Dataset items
==> design/flow/design.v <==
module calc_mvd_cost (
    input                       ap_clk,
    input                       ap_rst,
    input                       ap_start,
    input                       ap_ce,
    output logic                ap_done,
    output logic                ap_ready,
    output logic                ap_idle,
    input        [31:0]         x,
    input        [31:0]         y,
    input        [31:0]         mv_shift,
    input        [15:0]         mv_cand_0,
    input        [15:0]         mv_cand_1,
    input        [15:0]         mv_cand_2,
    input        [15:0]         mv_cand_3,
    output logic [63:0]         bitcost,
    output logic                bitcost_ap_vld,
    input        [63:0]         lambda_sqrt_integer_int64,
    input        [63:0]         lambda_sqrt_decimal_int64,
    output logic [63:0]         mvd_cost_int64,
    output logic                mvd_cost_int64_ap_vld
);
    localparam LAMBDA_DECIMAL_SHIFT_BITS = 14;
    localparam CTX_FRAC_BITS = 15;
    logic [31:0] x_shifted, y_shifted;
    logic [63:0] lambda_sqrt_integer_reg, lambda_sqrt_decimal_reg;
    logic [63:0] lambda_sqrt_integer_s2, lambda_sqrt_decimal_s2;
    logic [63:0] lambda_sqrt_integer_s3, lambda_sqrt_decimal_s3;
    logic [15:0] mv_cand_reg[4];
    logic [3:0] pipeline_valid;
    logic same_cand;
    logic [63:0] cand1_cost, cand2_cost;
    logic [63:0] selected_cost;
    logic [63:0] bitcost_s3;
    logic [63:0] cost_mult_lambda_int;
    logic [63:0] cost_mult_lambda_dec;
    logic ap_idle_r;
    logic ap_done_r;
    always_ff @(posedge ap_clk or posedge ap_rst) begin
        if (ap_rst) begin
            ap_idle_r <= 1'b1;
            ap_done_r <= 1'b0;
            x_shifted <= 32'b0;
            y_shifted <= 32'b0;
            lambda_sqrt_integer_reg <= 64'b0;
            lambda_sqrt_decimal_reg <= 64'b0;
            mv_cand_reg[0] <= 16'b0;
            mv_cand_reg[1] <= 16'b0;
            mv_cand_reg[2] <= 16'b0;
            mv_cand_reg[3] <= 16'b0;
            pipeline_valid[0] <= 1'b0;
            same_cand <= 1'b0;
            cand1_cost <= 64'b0;
            cand2_cost <= 64'b0;
            lambda_sqrt_integer_s2 <= 64'b0;
            lambda_sqrt_decimal_s2 <= 64'b0;
            pipeline_valid[1] <= 1'b0;
            selected_cost <= 0;
            lambda_sqrt_integer_s3 <= 64'b0;
            lambda_sqrt_decimal_s3 <= 64'b0;
            pipeline_valid[2] <= 1'b0;
            bitcost_s3 <= 64'b0;
            cost_mult_lambda_int <= 64'b0;
            cost_mult_lambda_dec <= 64'b0;
            pipeline_valid[3] <= 1'b0;
            bitcost <= 64'b0;
            bitcost_ap_vld <= 1'b0;
            mvd_cost_int64 <= 64'b0;
            mvd_cost_int64_ap_vld <= 1'b0;
        end
        else if (ap_ce) begin
            ap_idle_r <= ap_idle;
            ap_done_r <= ap_done;
            if (ap_start) begin
                x_shifted <= x << mv_shift;
                y_shifted <= y << mv_shift;
                lambda_sqrt_integer_reg <= lambda_sqrt_integer_int64;
                lambda_sqrt_decimal_reg <= lambda_sqrt_decimal_int64;
                mv_cand_reg[0] <= mv_cand_0;
                mv_cand_reg[1] <= mv_cand_1;
                mv_cand_reg[2] <= mv_cand_2;
                mv_cand_reg[3] <= mv_cand_3;
                pipeline_valid[0] <= 1'b1;
            end
            else begin
                pipeline_valid[0] <= 1'b0;
            end
            pipeline_valid[1] <= pipeline_valid[0];
            lambda_sqrt_integer_s2 <= lambda_sqrt_integer_reg;
            lambda_sqrt_decimal_s2 <= lambda_sqrt_decimal_reg;
                same_cand <= (mv_cand_reg[0] == mv_cand_reg[2]) && (mv_cand_reg[1] == mv_cand_reg[3]);
                cand1_cost <= get_mvd_coding_cost(
                    $signed(x_shifted) - $signed(mv_cand_reg[0]),
                    $signed(y_shifted) - $signed(mv_cand_reg[1])
                );
                cand2_cost <= get_mvd_coding_cost(
                    $signed(x_shifted) - $signed(mv_cand_reg[2]),
                    $signed(y_shifted) - $signed(mv_cand_reg[3])
                );
            pipeline_valid[2] <= pipeline_valid[1];
            lambda_sqrt_integer_s3 <= lambda_sqrt_integer_s2;
            lambda_sqrt_decimal_s3 <= lambda_sqrt_decimal_s2;
                if (same_cand) begin
                    selected_cost <= cand1_cost;
                end
                else begin
                    selected_cost <= (cand2_cost < cand1_cost) ? cand2_cost : cand1_cost;
                end
            pipeline_valid[3] <= pipeline_valid[2];
                bitcost_s3 <= selected_cost;
                cost_mult_lambda_int <= selected_cost * lambda_sqrt_integer_s3;
                cost_mult_lambda_dec <= selected_cost * lambda_sqrt_decimal_s3;
            bitcost_ap_vld <= pipeline_valid[3];
            mvd_cost_int64_ap_vld <= pipeline_valid[3];
                bitcost <= bitcost_s3;
                mvd_cost_int64 <= cost_mult_lambda_int + (cost_mult_lambda_dec >> LAMBDA_DECIMAL_SHIFT_BITS);
        end
    end
    assign ap_ready = 1'b1;
    assign ap_done  = mvd_cost_int64_ap_vld;
    always_comb begin
        ap_idle = ap_idle_r;
        if (ap_start && ap_ce) begin
            ap_idle = 0;
        end
        else if (ap_done_r && ap_ce) begin
            ap_idle = 1;
        end
    end
    function automatic logic [63:0] get_mvd_coding_cost(input logic signed [31:0] mvd_hor, input logic signed [31:0] mvd_ver);
        logic [63:0] bitcost_temp;
        logic [63:0] x_abs, y_abs;
        logic [63:0] Q;
        logic [63:0] a, b;
        bitcost_temp = 64'd4 << CTX_FRAC_BITS;
        x_abs = (mvd_hor < 0) ? -mvd_hor : mvd_hor;
        y_abs = (mvd_ver < 0) ? -mvd_ver : mvd_ver;
        Q = 64'd1 << CTX_FRAC_BITS;
        bitcost_temp += (x_abs == 1) ? Q : 64'b0;
        bitcost_temp += (y_abs == 1) ? Q : 64'b0;
        a = get_ep_ex_golomb_bitcost_withpow(x_abs);
        b = get_ep_ex_golomb_bitcost_withpow(y_abs);
        get_mvd_coding_cost = ((a + b + bitcost_temp) >> CTX_FRAC_BITS) << 34;
    endfunction
    function automatic logic [63:0] get_ep_ex_golomb_bitcost_withpow(input logic [63:0] symbol);
        if (symbol >= 32768)
            get_ep_ex_golomb_bitcost_withpow = 64'd983040;
        else if (symbol >= 16384)
            get_ep_ex_golomb_bitcost_withpow = 64'd917504;
        else if (symbol >= 8192)
            get_ep_ex_golomb_bitcost_withpow = 64'd851968;
        else if (symbol >= 4096)
            get_ep_ex_golomb_bitcost_withpow = 64'd786432;
        else if (symbol >= 2048)
            get_ep_ex_golomb_bitcost_withpow = 64'd720896;
        else if (symbol >= 1024)
            get_ep_ex_golomb_bitcost_withpow = 64'd655360;
        else if (symbol >= 512)
            get_ep_ex_golomb_bitcost_withpow = 64'd589824;
        else if (symbol >= 256)
            get_ep_ex_golomb_bitcost_withpow = 64'd524288;
        else if (symbol >= 128)
            get_ep_ex_golomb_bitcost_withpow = 64'd458752;
        else if (symbol >= 64)
            get_ep_ex_golomb_bitcost_withpow = 64'd393216;
        else if (symbol >= 32)
            get_ep_ex_golomb_bitcost_withpow = 64'd327680;
        else if (symbol >= 16)
            get_ep_ex_golomb_bitcost_withpow = 64'd262144;
        else if (symbol >= 8)
            get_ep_ex_golomb_bitcost_withpow = 64'd196608;
        else if (symbol >= 4)
            get_ep_ex_golomb_bitcost_withpow = 64'd131072;
        else if (symbol >= 2)
            get_ep_ex_golomb_bitcost_withpow = 64'd65536;
        else
            get_ep_ex_golomb_bitcost_withpow = 64'd0;
    endfunction
endmodule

# [Exercise brief]
When the line with "else if (symbol >= 8192)" is reached in the data above, begin copying, and stop after the line with "else if (symbol >= 2048)"; copy each line exactly, both ends included.

# [Written answer]
        else if (symbol >= 8192)
            get_ep_ex_golomb_bitcost_withpow = 64'd851968;
        else if (symbol >= 4096)
            get_ep_ex_golomb_bitcost_withpow = 64'd786432;
        else if (symbol >= 2048)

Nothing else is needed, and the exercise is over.